For a long time now I've been meaning to read Joseph Campbell's The Hero with a Thousand Faces. After all Star Wars was deeply influenced by it [citation needed] and Uncle Gary makes a big deal about it in either Role-Playing Mastery or Master of the Game, I forget which.  Campbell is one of the philosophers featured in the excellent non-fiction comic Action Philosophers Giant-Sized Thing Volume 1, which I recently re-read.  The section on Hero is so awesome that I photocopied part of it and glued into my copy of Encounter Critical for easy reference.  And then last week I stumbled across 'A Practical Guide to The Hero with a Thousand Faces', which started life as a internal memo at Disney that directly influenced the making of the animated feature film The Lion King.  The Practical Guide contains the line "Christ, Hitler, Mohammed, and Buddha all understood the principles in the book and applied them to influence millions."  Clearly I need to read this book.

So I just started on Hero but I want to talk briefly about one of the first illos in the book.  Dig it:

Heroic victory? Cold-blooded execution?  Mercy killing?

This depiction of Theseus slaying the minotaur dates to about 470 B.C.  When I first saw this picture I was deeply moved by the expression on the minotaur's face, which seems to combine both bovine innocence and all-too-human fear of mortality.  This creature isn't a bullock-headed smashing machine; it's a wretch, a hideous abomination born of another's sin and confined to a hell of human design.  Why does it consume the flesh of it's victims?  Perhaps only because that's the sole food with which it is provided.  It barely looks any bigger than the bare-faced youth who easily overcomes it with a little gumption and a largish knife.  Based on this illo, D&D has the minotaur all wrong.  It doesn't stomp around using brute strength to destroy foes with sadistic glee, this minotaur stealthily stalks it's victims in the labyrinth, murdering them out of sheer survival desperation.

Anyway, that's what I take away from this ancient scene. 

As a side note, what is that thing in the upper right corner?

The only thing I can come up with is that the minotaur was wearing a jaunty little bonnet, which has just flown off his head in the tussle of battle.


  1. That thing in the corner is a flumph, of course.

  2. The minotaur is clearly an elf poseur.

  3. I agree, it's a jaunty little bonnet. I view it as indicative of the minotaur's recognition of his monsterhood in that he is trying to hide his horns.

  4. Bravo for the minotaur! I always felt sympathy for him, too. The thing that disturbs me is that he is a monster that humans created... and then some hero 'kills' this unique creature and it is gone.
    I remember finding this minotaur illustration a while back: http://www.englishare.net/literature/Theseus-Minotaur-burne-jones-1862-LDS.jpg
    The way the minotaur is peeking around the corner in "Killroy was here" fashion never fails to amuse me.
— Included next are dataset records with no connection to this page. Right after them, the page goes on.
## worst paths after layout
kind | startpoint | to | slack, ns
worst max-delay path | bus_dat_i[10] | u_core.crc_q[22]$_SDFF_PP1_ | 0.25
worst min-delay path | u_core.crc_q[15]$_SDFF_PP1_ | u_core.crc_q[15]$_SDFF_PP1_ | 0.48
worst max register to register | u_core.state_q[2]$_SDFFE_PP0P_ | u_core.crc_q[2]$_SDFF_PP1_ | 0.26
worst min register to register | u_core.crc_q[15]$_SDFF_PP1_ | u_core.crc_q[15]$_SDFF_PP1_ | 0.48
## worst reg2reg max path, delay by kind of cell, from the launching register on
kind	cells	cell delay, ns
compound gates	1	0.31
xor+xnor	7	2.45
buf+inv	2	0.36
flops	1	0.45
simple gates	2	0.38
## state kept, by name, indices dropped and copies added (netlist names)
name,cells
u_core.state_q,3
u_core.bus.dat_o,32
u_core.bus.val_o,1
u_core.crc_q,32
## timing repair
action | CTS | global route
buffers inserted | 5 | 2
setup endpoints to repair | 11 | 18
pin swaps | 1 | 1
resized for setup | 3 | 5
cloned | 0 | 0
  5. See also Borges' story The House of Asterion, which offers a minotaur's eye view.

  6. yes, a primitive early flumph

  7. "a tasefully-rendered classical depiction of a minotaur's weiner"

    It's lines like that that make you my favorite blogger.
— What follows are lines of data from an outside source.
$ cat src/rtl/stream_fifo.sv
// Small synchronous FIFO, registered head, sync active-low reset.
// Storage resets to zero so dout reads 0 out of reset.
module stream_fifo #(
  parameter int DEPTH = 4,
  parameter int WIDTH = 16
) (
  input  logic                   clk,
  input  logic                   rst,
  input  logic                   push,
  input  logic                   pop,
  input  logic [WIDTH-1:0]       din,
  output logic [WIDTH-1:0]       dout,
  output logic [$clog2(DEPTH):0] count,
  output logic                   empty,
  output logic                   full
);

  localparam int AW = $clog2(DEPTH);
  localparam int CW = AW + 1;

  logic [WIDTH-1:0] mem_q [DEPTH];
  logic [AW-1:0]    wr_q, wr_d;
  logic [AW-1:0]    rd_q, rd_d;
  logic [CW-1:0]    cnt_q, cnt_d;
  logic             do_pop;

  assign empty  = (cnt_q == '0);
  assign full   = (cnt_q == CW'(DEPTH));
  assign count  = cnt_q;
  assign dout   = mem_q[rd_q];
  assign do_pop = pop && !empty;

  always_comb begin
    wr_d  = push   ? wr_q + AW'(1) : wr_q;
    rd_d  = do_pop ? rd_q + AW'(1) : rd_q;
    cnt_d = cnt_q + CW'(push) - CW'(do_pop);
  end

  always_ff @(posedge clk) begin
    if (!rst) begin
      for (int i = 0; i < DEPTH; i++)
        mem_q[i] <= '0;
      wr_q  <= '0;
      rd_q  <= '0;
      cnt_q <= '0;
    end else begin
      if (push)
        mem_q[wr_q] <= din;
      wr_q  <= wr_d;
      rd_q  <= rd_d;
      cnt_q <= cnt_d;
    end
  end

endmodule

$ cat src/rtl/mem_dump_reader.sv
// Block reader: issues port B reads under FIFO credit and streams
// the words out in order over a ready/valid link.
module mem_dump_reader
  import mem_stream_pkg::*;
#(
  parameter int READ_LATENCY = 1,
  parameter int FIFO_DEPTH   = 4
) (
  input  logic              clk,
  input  logic              rst,
  input  logic              start,
  input  logic [ADDR_W-1:0] base_addr,
  input  logic [ADDR_W-1:0] word_count,
  output logic              busy,
  output logic              done,
  mem_dump_reader_if.master bus
);

  localparam int IW = $clog2(READ_LATENCY + 1);
  localparam int FW = $clog2(FIFO_DEPTH) + 1;
  localparam int CW = $clog2(FIFO_DEPTH + READ_LATENCY + 1);

  rd_state_t         state_q, state_d;
  logic [ADDR_W-1:0] addr_q, addr_d;
  logic [ADDR_W-1:0] remain_q, remain_d;
  logic [READ_LATENCY-1:0] sr_q, sr_d;

  logic [IW-1:0] inflight;
  logic [FW-1:0] fifo_cnt;
  logic [CW-1:0] used;
  logic          rd;
  logic          push, pop;
  logic          fifo_empty, fifo_full;

  always_ff @(posedge clk) begin
    if (!rst) begin
      state_q  <= IDLE;
      addr_q   <= '0;
      remain_q <= '0;
      sr_q     <= '0;
    end else begin
      state_q  <= state_d;
      addr_q   <= addr_d;
      remain_q <= remain_d;
      sr_q     <= sr_d;
    end
  end

  always_comb begin
    state_d  = state_q;
    addr_d   = addr_q;
    remain_d = remain_q;
    unique case (state_q)
      IDLE: begin
        if (start) begin
          addr_d   = base_addr;
          remain_d = word_count;
          state_d  = (word_count == '0) ? FINISH : ISSUE;
        end
      end
      ISSUE: begin
        if (rd) begin
          addr_d   = addr_q + ADDR_W'(1);
          remain_d = remain_q - ADDR_W'(1);
          if (remain_q == ADDR_W'(1))
            state_d = DRAIN;
        end
      end
      DRAIN: begin
        if (inflight == '0 && fifo_empty)
          state_d = FINISH;
      end
      FINISH: state_d = IDLE;
      default: state_d = IDLE;
    endcase
  end

  // Credit: every in-flight read already owns a FIFO slot.
  always_comb begin
    inflight = '0;
    for (int i = 0; i < READ_LATENCY; i++)
      inflight = inflight + IW'(sr_q[i]);
    used = CW'(inflight) + CW'(fifo_cnt);
    rd   = (state_q == ISSUE) &&
           (used < CW'(FIFO_DEPTH));
    busy = (state_q != IDLE);
    done = (state_q == FINISH);
  end

  always_comb begin
    sr_d[0] = rd;
    for (int i = 1; i < READ_LATENCY; i++)
      sr_d[i] = sr_q[i-1];
  end

  assign push = sr_q[READ_LATENCY-1];
  assign pop  = !fifo_empty && bus.out_ready;

  stream_fifo #(
    .DEPTH (FIFO_DEPTH),
    .WIDTH (DATA_W)
  ) u_fifo (
    .clk   (clk),
    .rst   (rst),
    .push  (push),
    .pop   (pop),
    .din   (bus.mem_q),
    .dout  (bus.out_data),
    .count (fifo_cnt),
    .empty (fifo_empty),
    .full  (fifo_full)
  );

  assign bus.mem_addr  = addr_q;
  assign bus.mem_rd    = rd;
  assign bus.out_valid = !fifo_empty;

  a_no_overflow: assert property (
    @(posedge clk) disable iff (!rst)
      !(push && fifo_full)
  ) else $error("mem_dump_reader fifo overflow");

endmodule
  8. Interesting note by way of Wikipedia: In the Renaissance the minotaur was often depicted as a taurine centaur:


    If I had to take a guess at the mystery object, I would guess it was Ariadne's skein.

  9. Looks to me like he's saying "No! Theseus! I'm going to die!"

    I also sort of looks like Theseus sidled up to it from behind, kicked one knee out and is dispassionately executing it in one smooth motion.

  10. I have the impression that it's a shield that has been deformed by the horns of the Minataur in it's attack, and is now making its horns useless.

  11. 1--What Richard said X2

    and here it its:


    2--Joseph Campbell scares me because I live in Hollywood and here in Hollywood they use eveyrthing he said as an excuse to make movies with the same plot over and over and over. They will explicitly tell you that: "Make the plot more Campbellian".

    I'd much rather read about a biker lich killing mutant freaks to make a laser-proof coat than another goddamn hero going on another goddamn journey into himself to find enightenment.

    3--Minotaur = beast of burden given upright posture and opposable thumbs = freed slave. Totally.

  12. Perhaps that thing is the poor beast's loincloth.

  13. Anonymous2:20 PM

    I don't know what that is, but it's clearly stuck onto the ends of the minotaur's horns to keep him from goring Theseus.

  14. "D&D Gets Mythical Monster Wrong -- Film At 11".

    I think the minotaur was wearing the bonnet so he could go out and pass for human.

    DM:"No, you can't go into the agora! You're a minotaur!"
    Player:"I'll go in disguise."
    DM:"Disguise? What disguise?"
    Player:"A hat! See!"
    DM:"Uh... sure. Whatever. Just so we can get the game moving."

    (Surprised no one's mentioned Mazes & Minotaurs yet, given the 'old school' nature of this blog.)

  15. This is going to sound very anticlimactic, but I think that the mystery object is part of a bulls's horns and a little scrap of background - that is to say, I think this image probably came from the side of a painted clay pot or vase, and part of the image above Theseus and the minotaur would be some kind of bull image that was originally upside down - not a character in the scene but just a graphic motif without a spatial relation to the figured. Hey, it happens. You have a big jar and the scene takes up half of a side, so you draw a repeating line of somersaulting bulls or something like that that have a thematic relation to your subject, like a border. So most of it flaked away over the intervening, you know, 2,500 years or so, and when it was copied to print, the copyist left in the little remaining patch of decoration - like pointing out a UFO in a photograph when it's in fact a bubble in the plastic sheet you left on your digital camera.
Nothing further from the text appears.